После Сервантеса писать новеллы становится модным и прибыльным занятием; по свидетельствам современников, в популярности новелла уступает только драме. Складывается целая школа новеллистики — novela cortesana, то есть придворная, точнее, галантная, светская, новелла. Каждый из ее создателей пишет в своей собственной манере, спутать их нельзя: плавное, неспешное повествование Кастильо Солорсано не похоже на драматизм Сеспедеса-и-Менесеса, полный резких психологических контрастов, а несколько суховатый, менторский тон Агреды-и-Варгаса сильно отличается как от динамизма и словесной избыточности Переса де Монтальвана, так и от изощренного до болезненности психологизма Марии де Сайяс-и-Сотомайор. Но есть в этих новеллах и нечто общее, о чем говорит и само их название: все они несут на себе отпечаток блестящей суетности, холодноватого, поверхностного изящества. Несмотря на драматизм, иногда и трагизм, конфликтов, в них нет глубокой жизненной философии. Авторы, конечно, морализируют: чтобы преподать читателю урок, они часто даже прерывают нить повествования. Но никто из них не обладает такой цельностью жизненной позиции, какая помогла бы «восставить расшатавшийся мир».

Выделяется из этого ряда очень близкая к народной традиции новелла Тирсо о трех осмеянных мужьях, в которой происходит чисто карнавальная игра социальным положением, временем и пространством, жизнью и смертью, и (отчасти) «Диана» Лопе — последняя не за счет формальных особенностей, а благодаря неиссякаемому оптимизму авторской позиции.

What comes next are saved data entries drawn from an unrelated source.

Source: an optimization exercise on an open RTL-to-GDS flow (aim: small area and a short achievable clock period). Production flows keep margins and buffers that such runs may drop.
RTL that was checked went through simulation tests only; none was proved equivalent to the original.
For run 1, only the layout was checked, not whether the RTL still works.
No driver is modelled on the clock port, so clocking that relies on it looks cheaper here than on a real chip.
No activity file was given, so power comes from the tool's default toggle rates.

## flow/run.sh

```bash
#!/bin/bash
# synth_recipe.tcl (not shown) runs the flow's synth.tcl, then flattens the netlist and writes it again
# the make line also repeats each setting of config.mk as NAME=value (left out here)
make -C /OpenROAD-flow-scripts/flow DESIGN_CONFIG=/design/flow/config.mk WORK_HOME=/design/flow/orfs CLKGATE_MAP_FILE= SYNTH_SCRIPT=/design/flow/synth_recipe.tcl finish
```

## flow/config.mk

```make
export PLATFORM = sky130hd
export DESIGN_NAME = cpu_trace_buffer
export DESIGN_NICKNAME = cpu_trace_buffer
export VERILOG_FILES = /design/flow/design.v
export SDC_FILE = /design/flow/constraint.sdc
export NUM_CORES = 4
export LEC_CHECK = 0
export CAP_MARGIN = 20
export CORE_MARGIN = 2
export CORE_UTILIZATION = 55
export CTS_CLUSTER_DIAMETER = 100
export CTS_CLUSTER_SIZE = 30
export PLACE_DENSITY = 0.65
export SLEW_MARGIN = 20
export SYNTH_MEMORY_MAX_BITS = 8192
```

## flow/constraint.sdc

```tcl
create_clock -name core_clock -period 6.0 [get_ports {clk}]
set_input_delay 1.2000 -clock core_clock [delete_from_list [all_inputs] [get_ports {clk}]]
set_output_delay 1.2000 -clock core_clock [all_outputs]
set_load 0.01 [all_outputs]
```

## flow/design.v

```verilog
package trace_pkg;
  localparam logic [1:0] TRIG_NOW  = 2'd0;
  localparam logic [1:0] TRIG_PC   = 2'd1;
  localparam logic [1:0] TRIG_MEMW = 2'd2;
  localparam logic [1:0] TRIG_EXT  = 2'd3;
  function automatic integer ENTRY_W(input integer state_w, input integer data_w);
    ENTRY_W = state_w + 2 * data_w;
  endfunction
endpackage
module trace_ram #(
  parameter int unsigned DEPTH = 63,
  parameter int unsigned WIDTH = 68
) (
  input  logic                       clk,
  input  logic                       i_we,
  input  logic [$clog2(DEPTH)-1:0]   i_waddr,
  input  logic [WIDTH-1:0]           i_wdata,
  input  logic [DEPTH-1:0]           i_rsel,
  output logic [WIDTH-1:0]           o_rdata
);
  logic [WIDTH-1:0] r_mem [DEPTH];
  always_ff @(posedge clk) begin
    for (int i = 0; i < DEPTH; i++)
      if (i_we && (i_waddr == i)) r_mem[i] <= i_wdata;
  end
  always_comb begin
    o_rdata = '0;
    for (int i = 0; i < DEPTH; i++)
      o_rdata = o_rdata | (r_mem[i] & {WIDTH{i_rsel[i]}});
  end
endmodule
module cpu_trace_buffer #(
  parameter int unsigned DATA_W  = 32,
  parameter int unsigned STATE_W = 4,
  parameter int unsigned DEPTH   = 64,
  parameter int unsigned CNT_W   = $clog2(DEPTH + 1)
) (
  input  logic                        clk,
  input  logic                        reset,
  input  logic                        arm,
  input  logic                        mode,
  input  logic [1:0]                  trig_sel,
  input  logic [DATA_W-1:0]           trig_val,
  input  logic                        trig_in,
  input  logic [CNT_W-1:0]            post_cnt,
  input  logic [DATA_W-1:0]           PC,
  input  logic [DATA_W-1:0]           Instr,
  input  logic [STATE_W-1:0]          state,
  input  logic                        IRWrite,
  input  logic                        MemWrite,
  input  logic [DATA_W-1:0]           Adr,
  output logic                        out_valid,
  input  logic                        out_ready,
  output logic [STATE_W+2*DATA_W-1:0] out_data,
  output logic                        out_last,
  output logic                        busy,
  output logic                        triggered,
  output logic [CNT_W-1:0]            count
);
  localparam int unsigned SD = DEPTH - 1;           
  localparam int unsigned SW = $clog2(SD);
  localparam int unsigned EW = trace_pkg::ENTRY_W(STATE_W, DATA_W);
  logic              r_busy;
  logic              r_valid;
  logic              r_post;
  logic              r_triggered;
  logic              r_last;
  logic [CNT_W-1:0]  r_count;
  logic [SW-1:0]     r_wr_ptr;     
  logic [SD-1:0]     r_rd_oh;      
  logic [EW-1:0]     r_head;       
  logic [CNT_W-1:0]  r_remaining;
  logic [CNT_W-1:0]  r_cnt_left;
  logic              r_mode_q;
  logic [3:0]        r_sel_oh;
  logic [DATA_W-1:0] r_val_q;
  logic              w_arm_ok;
  logic              w_sample;
  logic              w_trig_hit;
  logic              w_fire;
  logic              w_enter_dump;
  logic              w_full;
  logic              w_cnt0;
  logic              w_store;
  logic              w_pop;
  logic [CNT_W-1:0]  w_count_inc;
  logic [CNT_W-1:0]  w_post_clamp;
  logic [EW-1:0]     w_live;
  logic [EW-1:0]     w_rd_data;
  assign w_live       = {state, PC, Instr};
  assign w_arm_ok     = arm && !r_valid;
  assign w_sample     = r_busy && !arm && (!r_mode_q || IRWrite);
  assign w_full       = r_count[CNT_W-1];
  assign w_cnt0       = (r_count == '0);
  assign w_count_inc  = w_full ? r_count : r_count + CNT_W'(1);
  assign w_post_clamp = post_cnt[CNT_W-1] ? CNT_W'(DEPTH - 1) : post_cnt;
  assign w_trig_hit = r_sel_oh[0] ||
                      (r_sel_oh[1] && (PC == r_val_q)) ||
                      (r_sel_oh[2] && MemWrite && (Adr == r_val_q)) ||
                      (r_sel_oh[3] && trig_in);
  assign w_fire       = w_sample && !r_post && w_trig_hit;
  assign w_enter_dump = w_sample && (r_post ? (r_remaining == CNT_W'(1))
                                            : (w_trig_hit && (r_remaining == '0)));
  assign w_store = w_sample && !w_cnt0;
  assign w_pop   = r_valid ? out_ready : (w_sample && w_full);
  always_ff @(posedge clk or posedge reset) begin
    if (reset) begin
      r_busy      <= 1'b0;
      r_valid     <= 1'b0;
      r_post      <= 1'b0;
      r_triggered <= 1'b0;
      r_last      <= 1'b0;
      r_count     <= '0;
    end else if (w_arm_ok) begin
      r_busy      <= 1'b1;
      r_valid     <= 1'b0;
      r_post      <= 1'b0;
      r_triggered <= 1'b0;
      r_last      <= 1'b0;
      r_count     <= '0;
    end else begin
      if (w_sample) r_count <= w_count_inc;
      if (w_fire) begin
        r_triggered <= 1'b1;
        if (r_remaining != '0) r_post <= 1'b1;
      end
      if (w_enter_dump) begin
        r_busy  <= 1'b0;
        r_valid <= 1'b1;
        r_last  <= w_cnt0;
      end
      if (r_valid && out_ready) begin
        r_last <= (r_cnt_left == CNT_W'(2));
        if (r_cnt_left == CNT_W'(1)) r_valid <= 1'b0;
      end
    end
  end
  always_ff @(posedge clk) begin
    if (w_arm_ok) begin
      r_wr_ptr    <= '0;
      r_rd_oh     <= SD'(1);
      r_mode_q    <= mode;
      r_sel_oh    <= 4'b0001 << trig_sel;
      r_val_q     <= trig_val;
      r_remaining <= w_post_clamp;
    end else begin
      if (w_store) r_wr_ptr <= (r_wr_ptr == SW'(SD - 1)) ? '0 : r_wr_ptr + SW'(1);
      if (w_pop)   r_rd_oh  <= {r_rd_oh[SD-2:0], r_rd_oh[SD-1]};
      if (w_sample && r_post) r_remaining <= r_remaining - CNT_W'(1);
    end
    if (!r_valid) r_cnt_left <= w_count_inc;
    else if (out_ready) r_cnt_left <= r_cnt_left - CNT_W'(1);
    if (w_pop || (w_sample && w_cnt0))
      r_head <= w_cnt0 ? w_live : w_rd_data;
  end
  trace_ram #(
    .DEPTH (SD),
    .WIDTH (EW)
  ) u_ram (
    .clk     (clk),
    .i_we    (w_store),
    .i_waddr (r_wr_ptr),
    .i_wdata (w_live),
    .i_rsel  (r_rd_oh),
    .o_rdata (w_rd_data)
  );
  assign out_valid = r_valid;
  assign out_data  = r_head;
  assign out_last  = r_last;
  assign busy      = r_busy;
  assign triggered = r_triggered;
  assign count     = r_count;
endmodule
```

==> out/results.txt, run 1 <==
Status: complete, no violations
P_sw: 11.0 mW
FFs w/ async S/R, synth: 0.268%
Max-cap violation count: 0
WP data required: 6.66 ns
Main synth FF type: edfxtp_1
Top cell type's share of synthesized area: 82.5%
Remaining Overflow, GRT: 0
Total wire length: 700000 um
Post-DR wirelength/cell: 56.2 um
Yosys Warn Count: 3
Cell Area, Placed: 0.171 sq mm
Slew HR: 5.52%
TritonCTS sink count: 4484
Vias per cell: 8.43
Syn Nets: 8320
Buf/Inv on CP: 1
Die area: 0.296 sq mm
Clock transition at the registers of the reported paths: 0.12 ns
DR pass1 iterations: 12
Worst Hold Class: input pin to register
Seq pwr share: 67.3%
Fillers: 20400
CTS tree: yes
Largest area contributor in the netlist: edfxtp_1
Die Height: 544 um
DRT antenna net count: 0
Sequence of cells on the critical path: buf_4 -> a22o_1 -> a221oi_1 -> nand4_1 -> nor4_1 -> a21oi_1
TNS Setup: 0 ns
Cts hold-fix bufs: 0
Pwr dens: 293 mW/mm^2
Clock Tree Buf Depth: 4
Initial antenna violation count: 67
Die Wd: 544 um
CP Class: register to register
Final Hold Viols: 0
Tot Pwr: 51.5 mW
Drt drc: 0
IO buf count: 227
Top post-synthesis cells by area: edfxtp_1 (82%), a22o_1 (5.6%), a221oi_1 (5.6%), nand4_1 (1.1%), dfxtp_1 (0.86%)
WL met3: 132000 um
Switch share: 21.3%
H-tree Lvls: 4
Vias: 105000
Commonest non-fill, non-tap cells in the layout: edfxtp_1 (4403), a22o_1 (1022), a221oi_1 (1020), buf_4 (311), nand4_1 (293)
DPL Wire Length: 378000 um
Wire length on met1: 215000 um
Commonest non-fill, non-tap cell in the layout: edfxtp_1
Core area: 0.291 sq mm
Layout area overhead: 9.57%
First-pass GRT wire length: 899000 um
Layout cells sized above 1: 10.0%
Vias in the first global route: 94300
Num ports: 228
Fin nets: 8610
Max Freq: 0.255 GHz
Clock latency (worst-skew pair): 0.96 ns
Worst R2R Setup Slack: 2.08 ns
Min Tclk post-route: 3.92 ns
Clock root cell: clkbuf_16
Post-Syn Instances: 8160
Sequential fraction of the synthesis area: 83.5%
Rows: 198
Crit path launch type: register
Setup violators final: 0
Slowest stage cell, crit path: nor4_1
Worst slew pin tran: 1.42 ns
Post-CTS sizing: 0
FF+latch count, synth: 4484
Routed wl met2: 288000 um
Worst slack at placement: 1.29 ns
Top delay family on crit path: compound AO/OA/AOI/OAI gates
CP max stage delay: 0.98 ns
Postcts setup bufs: 0
Initial Util: 55.2%
Final Wtd Congestion: 0.940
P_leak: 53.2 nW
RSZ-0062 raised after global routing: false
Final clock skew: 0.0610 ns
Mapped cell area: 0.160 sq mm
Iter 0 DRT Violations: 28500
Final worst slack: 2.08 ns
Highest layer used for signal routing: met5
EDFF count, synth: 4403
Combinational share of power: 3.6%
Pins Over Slew Limit: 0
Design area: 0.176 sq mm
Arr. time, crit path: 4.58 ns
Syn_area_per_cell: 19.7 sq um
Total CTS buffers: 174
Clock share of power: 29.1%
Crit. End Element: register
Period utilization: 65.3%
Largest net degree at the start of global routing: 107
Netlist cell types: 45
VDD IR-drop max: 0.278 mV
Total track usage: 46.6%
Worst-path fanout max: 18
Internal cell power: 40.5 mW
per-stage QoR:
| stage | hold WS (ns) | instances | utilization [%] |
|---|---|---|---|
| global placement | 0.503 | 12200 | 58.7 |
| finish | 0.512 | 12500 | 60.5 |
| CTS | 0.487 | 12400 | 60.4 |
| floorplan | 0.503 | 8160 | - |
| global route | 0.522 | 12400 | 60.4 |
| detailed placement | 0.519 | 12200 | 58.7 |
routing by layer:
layer	global-route usage [%]	up-vias
met4	34.9	42
met2	64.7	14000
li1	-	35500
met5	0.114	-
met3	16.9	3134
met1	60.5	52400
worst paths after layout:
check | start | end | cells after the start
hold / removal | Instr[4] | u_ram.r_mem[45][4]$_DFFE_PP_ | 1
max in group asynchronous | reset | r_count[4]$_DFFE_PP0P_ | 2
setup reg to reg | r_rd_oh[47]$_SDFFE_PP0P_ | r_head[63]$_DFFE_PP_ | 6
hold reg to reg | r_triggered$_DFFE_PP0P_ | r_triggered$_DFFE_PP0P_ | 1
setup / recovery | r_rd_oh[47]$_SDFFE_PP0P_ | r_head[63]$_DFFE_PP_ | 6
min in group asynchronous | reset | r_triggered$_DFFE_PP0P_ | 2
cell families after synthesis:
kind of cell               count (synthesis)  synth area share [%]
adders and majority gates                 11                0.0858
AOI/OAI and AO/OA                       2281                  12.1
and+or+nand+nor                          731                  2.37
muxes                                      3                0.0195
buffers and inverters                    569                  1.44
xor gates and xnor gates                  81                 0.442
DFF                                     4484                  83.5
worst register-to-register path, cell delays in order, from the launching register on:
cell and delay (ns):
dfxtp_4 0.61, buf_4 0.48, a22o_1 0.28, a221oi_1 0.94, nand4_1 0.16, nor4_1 0.98
a21oi_1 0.18
cell usage after synthesis, drive strengths merged, types with 18 or more instances:
cell,instances
dfxtp,69
clkbuf,342
o21ai,18
buf,215
a22o,1022
a222oi,68
nand2,150
a21oi,140
nor2,151
xnor2,69
nor4,71
edfxtp,4403
nand4,293
nand3,21
a221oi,1020
power groups by stage:
stage	clock [mW]	sequential, mW	combinational [mW]
3_5_place_dp	0	35.3	1.76
5_1_grt	15.7	34.6	1.85
4_1_cts	14.7	34.6	1.76
6_report	15.0	34.6	1.84
2_1_floorplan	0	35.3	0.428
3_3_place_gp	0	35.3	1.73
sequential cells by signal, summed over array words and instances, names as in the netlist, 4 cells and up:
signal and cells:
r_count 7, r_wr_ptr 6, r_sel_oh 4, u_ram.r_mem 4284, r_val_q 32, r_remaining 7
r_rd_oh 63, r_head 68, r_cnt_left 7
cell type report:
cell class | count | area [sq um] | area share [%]
Multi-Input combinational cell | 3107 | 24700 | 14.0
Timing Repair Buffer | 671 | 7010 | 3.99
Inverter | 12 | 47.5 | 0.0271
Sequential cell | 4484 | 134000 | 76.3
Tap cell | 3900 | 4880 | 2.78
Clock inverter | 18 | 256 | 0.146
Antenna cell | 64 | 160 | 0.0911
Clock buffer | 202 | 4540 | 2.59
==> run 2: changes to the inputs <==
--- a/flow/design.v
+++ b/flow/design.v
@@ -13,6 +13,5 @@
 ) (
   input  logic                       clk,
-  input  logic                       i_we,
-  input  logic [$clog2(DEPTH)-1:0]   i_waddr,
+  input  logic                       i_shift,
   input  logic [WIDTH-1:0]           i_wdata,
   input  logic [DEPTH-1:0]           i_rsel,
@@ -21,6 +20,8 @@
   logic [WIDTH-1:0] r_mem [DEPTH];
   always_ff @(posedge clk) begin
-    for (int i = 0; i < DEPTH; i++)
-      if (i_we && (i_waddr == i)) r_mem[i] <= i_wdata;
+    if (i_shift) begin
+      r_mem[0] <= i_wdata;
+      for (int i = 1; i < DEPTH; i++) r_mem[i] <= r_mem[i-1];
+    end
   end
   always_comb begin
@@ -59,5 +60,4 @@
 );
   localparam int unsigned SD = DEPTH - 1;           
-  localparam int unsigned SW = $clog2(SD);
   localparam int unsigned EW = trace_pkg::ENTRY_W(STATE_W, DATA_W);
   logic              r_busy;
@@ -67,5 +67,4 @@
   logic              r_last;
   logic [CNT_W-1:0]  r_count;
-  logic [SW-1:0]     r_wr_ptr;     
   logic [SD-1:0]     r_rd_oh;      
   logic [EW-1:0]     r_head;       
@@ -82,5 +81,5 @@
   logic              w_full;
   logic              w_cnt0;
-  logic              w_store;
+  logic              w_cnt1;
   logic              w_pop;
   logic [CNT_W-1:0]  w_count_inc;
@@ -92,5 +91,6 @@
   assign w_sample     = r_busy && !arm && (!r_mode_q || IRWrite);
   assign w_full       = r_count[CNT_W-1];
-  assign w_cnt0       = (r_count == '0);
+  assign w_cnt0       = (r_count == CNT_W'(0));
+  assign w_cnt1       = (r_count == CNT_W'(1));
   assign w_count_inc  = w_full ? r_count : r_count + CNT_W'(1);
   assign w_post_clamp = post_cnt[CNT_W-1] ? CNT_W'(DEPTH - 1) : post_cnt;
@@ -102,6 +102,5 @@
   assign w_enter_dump = w_sample && (r_post ? (r_remaining == CNT_W'(1))
                                             : (w_trig_hit && (r_remaining == '0)));
-  assign w_store = w_sample && !w_cnt0;
-  assign w_pop   = r_valid ? out_ready : (w_sample && w_full);
+  assign w_pop = r_valid ? out_ready : (w_sample && w_full);
   always_ff @(posedge clk or posedge reset) begin
     if (reset) begin
@@ -138,15 +137,13 @@
   always_ff @(posedge clk) begin
     if (w_arm_ok) begin
-      r_wr_ptr    <= '0;
-      r_rd_oh     <= SD'(1);
       r_mode_q    <= mode;
       r_sel_oh    <= 4'b0001 << trig_sel;
       r_val_q     <= trig_val;
       r_remaining <= w_post_clamp;
-    end else begin
-      if (w_store) r_wr_ptr <= (r_wr_ptr == SW'(SD - 1)) ? '0 : r_wr_ptr + SW'(1);
-      if (w_pop)   r_rd_oh  <= {r_rd_oh[SD-2:0], r_rd_oh[SD-1]};
-      if (w_sample && r_post) r_remaining <= r_remaining - CNT_W'(1);
+    end else if (w_sample && r_post) begin
+      r_remaining <= r_remaining - CNT_W'(1);
     end
+    if (w_sample && !w_full)
+      r_rd_oh <= {r_rd_oh[SD-2:0] & {(SD-1){!w_cnt1}}, w_cnt1};
     if (!r_valid) r_cnt_left <= w_count_inc;
     else if (out_ready) r_cnt_left <= r_cnt_left - CNT_W'(1);
@@ -159,6 +156,5 @@
   ) u_ram (
     .clk     (clk),
-    .i_we    (w_store),
-    .i_waddr (r_wr_ptr),
+    .i_shift (w_sample || (r_valid && out_ready)),
     .i_wdata (w_live),
     .i_rsel  (r_rd_oh),
--- a/flow/config.mk
+++ b/flow/config.mk
@@ -12,4 +12,5 @@
 export CTS_CLUSTER_SIZE = 30
 export PLACE_DENSITY = 0.65
+export SETUP_SLACK_MARGIN = 3.2
 export SLEW_MARGIN = 20
 export SYNTH_MEMORY_MAX_BITS = 8192
==> out/results.txt, run 2 <==
Cell Area, Placed: 0.169 sq mm (-1.2%)
Slew HR: 23.1% (+18 points)
Min Tclk post-route: 2.88 ns (-1.04 ns)
Top Registers: u_ram.r_mem: 4284 flops, r_head: 68 flops, r_rd_oh: 63 flops
Layout area overhead: 8.57%
Remaining Overflow, GRT: 0 (unchanged)
Final clock skew: 0.0726 ns (+0.0116 ns)
Worst slew pin tran: 1.15 ns (-0.264 ns)
Top delay family on crit path: flip-flops
Die area: 0.296 sq mm (about the same)
Post-Syn Instances: 7891 (-3.3%)
Crit. End Element: primary output
H-tree Lvls: 4 (unchanged)
Post-DR wirelength/cell: 43.7 um (-22%)
Grt met2 use: 50.8% (-14 points)
Initial Util: 55.2% (about the same)
Main synth FF type: edfxtp_1
Top reg by flops: u_ram.r_mem
Yosys Warn Count: 3 (unchanged)
Met1 global-route usage: 49.5% (-11 points)
Fin nets: 8308 (-3.5%)
Rows: 198 (unchanged)
DR pass1 iterations: 9 (-3)
Mapped cell area: 0.160 sq mm (about the same)
Worst-path fanout max: 1 (-17)
Iter 0 DRT Violations: 20400 (-28%)
Buf/Inv on CP: 1 (unchanged)
DRT antenna net count: 0 (unchanged)
Crit path launch type: register
Commonest non-fill, non-tap cell in the layout: edfxtp_1
Layout cells sized above 1: 8.67% (-1.3 points)
Worst slack at placement: 1.51 ns (+0.223 ns)
Final Wtd Congestion: 0.882 (-6.2%)
Total CTS buffers: 176 (+1.1%)
CP Class: register to primary output
Core area: 0.291 sq mm (unchanged)
Clock latency (worst-skew pair): 0.92 ns (-0.04 ns)
Largest area contributor in the netlist: edfxtp_1
Arr. time, crit path: 1.68 ns (-2.90 ns)
Die Wd: 544 um (about the same)
VDD IR-drop max: 0.515 mV (+86%)
Tot Pwr: 91.0 mW (+77%)
Status: complete, no violations
Syn_area_per_cell: 20.3 sq um (+3.4%)
Met3 Use GR: 9.58% (-7.3 points)
Final Hold Viols: 0 (unchanged)
Vias: 93800 (-11%)
FF+latch count, synth: 4478 (-0.13%)
CP max stage delay: 0.55 ns (-0.43 ns)
Commonest cells post-synth: edfxtp_1 (4466), a22o_1 (1021), a221oi_1 (1020), nand4_1 (290), clkbuf_1 (240)
TritonCTS sink count: 4478 (-0.13%)
Die Height: 544 um (about the same)
Total track usage: 34.8% (-12 points)
Vias per cell: 7.77 (-7.9%)
Setup violators final: 0 (unchanged)
Worst Hold Class: register to register
Syn Nets: 8048 (-3.3%)
Max reg flops: 4284 (unchanged)
Cell with the most instances after synthesis: edfxtp_1
Design area: 0.174 sq mm (-0.88%)
IO buf count: 227 (unchanged)
Sequence of cells on the critical path: buf_2
Drt drc: 0 (unchanged)
Top post-synthesis cells by area: edfxtp_1 (84%), a22o_1 (5.6%), a221oi_1 (5.6%), nand4_1 (1.1%), buf_2 (0.62%)
P_leak: 55.0 nW (+3.3%)
Slowest stage cell, crit path: edfxtp_1
Top cell type's share of synthesized area: 83.6% (+1.1 points)
Commonest non-fill, non-tap cells in the layout: edfxtp_1 (4466), a22o_1 (1021), a221oi_1 (1017), nand4_1 (290), buf_4 (235)
Clock Tree Buf Depth: 4 (unchanged)
Global route hottest layer: met2
RSZ-0062 raised after global routing: true
Clock transition at the registers of the reported paths: 0.11 ns (about the same)
First-pass GRT wire length: 706000 um (-21%)
EDFF count, synth: 4466 (+1.4%)
Netlist cell types: 46 (+2.2%)
Initial antenna violation count: 23 (-66%)
Total wire length: 527000 um (-25%)
DPL Wire Length: 280000 um (-26%)
Largest net degree at the start of global routing: 128 (+20%)
Clock root cell: clkbuf_16
Vias in the first global route: 86500 (-8.2%)
Sequential fraction of the synthesis area: 83.8% (+0.29 points)
TNS Setup: 0 ns (unchanged)
Max Freq: 0.347 GHz (+36%)
Final hold slack: 0.415 ns (-0.0970 ns)
CTS tree: yes
Cts hold-fix bufs: 0 (unchanged)
Pins Over Slew Limit: 0 (unchanged)
Period utilization: 48.0% (-17 points)
WP data required: 4.80 ns (-1.86 ns)
Num ports: 228 (unchanged)
Max-cap violation count: 0 (unchanged)
Final worst slack: 3.12 ns (+1.04 ns)
FFs w/ async S/R, synth: 0.268% (+0.00036 points)
Pwr dens: 522 mW/mm^2 (+78%)
## run 2: cell count changes after synthesis, sizes merged, moves of 63 or more
cell and change:
nand2 -124, buf +76, edfxtp +63, clkbuf -102
dfxtp -69
## run 2: cell type report
class                   count  area, sq um
inverters                  10         37.5
clock inverters             8          125
clock buffers             188         4510
fillers                 20400       116000
diodes                      4         10.0
flip-flops and latches   4478       134000
repair buffers            611         6330
well taps                3900         4880
multi-input cells        2874        23800
## run 2: through the flow
stage | std cells | utilization (%)
5_1_grt | 12100 | 59.9
3_5_place_dp | 11800 | 58.0
6_report | 12100 | 59.9
4_1_cts | 12100 | 59.8
3_3_place_gp | 11800 | 58.0
2_1_floorplan | 7891 | -
## run 2: power breakdown
group	switching [mW]	leakage (nW)	total (mW)	internal (mW)
clock	9.12	2.28	14.6	5.51
sequential	6.35	41.8	54.5	48.2
combinational	15.7	10.9	21.8	6.10
total	31.2	55.0	91.0	59.8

Но в творчестве великих драматургов, которое трудно вместить в рамки каких бы то ни было направлений, новеллы играли третьестепенную роль.

Как и новеллы Сервантеса, «галантные» новеллы нельзя разделить по тематическому признаку: они построены на сочетании условности и реализма. В «идеальное» повествование входят элементы пикарески, как в «Истории любви меж двоюродными братом и сестрой» Переса де Монтальвана, или вплетаются реальные исторические события, как у Сеспедеса-и-Менесеса. Как и в новеллах Сервантеса, главный конфликт чаще всего любовный, и язык любви таков, каков он сложился в литературе эпохи, пропитанной неоплатоническими идеями: цветистые речи, преувеличенные страдания, гипертрофированные сравнения, заимствованные из арсенала поэзии петраркистов. Но во-первых, очень часто этот язык — не более чем «слова, слова, слова»: если герой Сервантеса, чтобы завоевать любовь или сохранить ее, должен был сознательно пройти через испытания, то герой «галантной» новеллы в большинстве случаев лишь более или менее успешно сопротивляется никак не зависящим от него враждебным обстоятельствам. Во-вторых, сам язык любви становится все более условным, искусственным — и это закономерно, потому что он становится надуманным, Возвышенные речения — не более чем маска, карнавальный костюм. На словах обожествляя предмет любви, на деле герой стремится к самой низменной и прозаической цели. Движение к этой цели, в сущности, и определяет развитие конфликта, а ее достижение становится кульминацией. А что происходит потом — зависит и от героя, и от героини, ибо женщина в испанской новелле вообще, а в «галантной» особенно, не менее активна, чем мужчина. Как правило, она переодевается в мужской костюм и отправляется на поиски по тем или иным причинам скрывшегося возлюбленного; роли меняются, правда, лишь на время, более или менее краткое, хотя в «Диане» Лопе героиня прожила в мужском костюме лет шесть и добилась даже звания «правителя и генерал-капитана» Индий, то есть поменялась с мужчиной и социальными ролями — заметим, что ее возлюбленный все это время провел в заточении.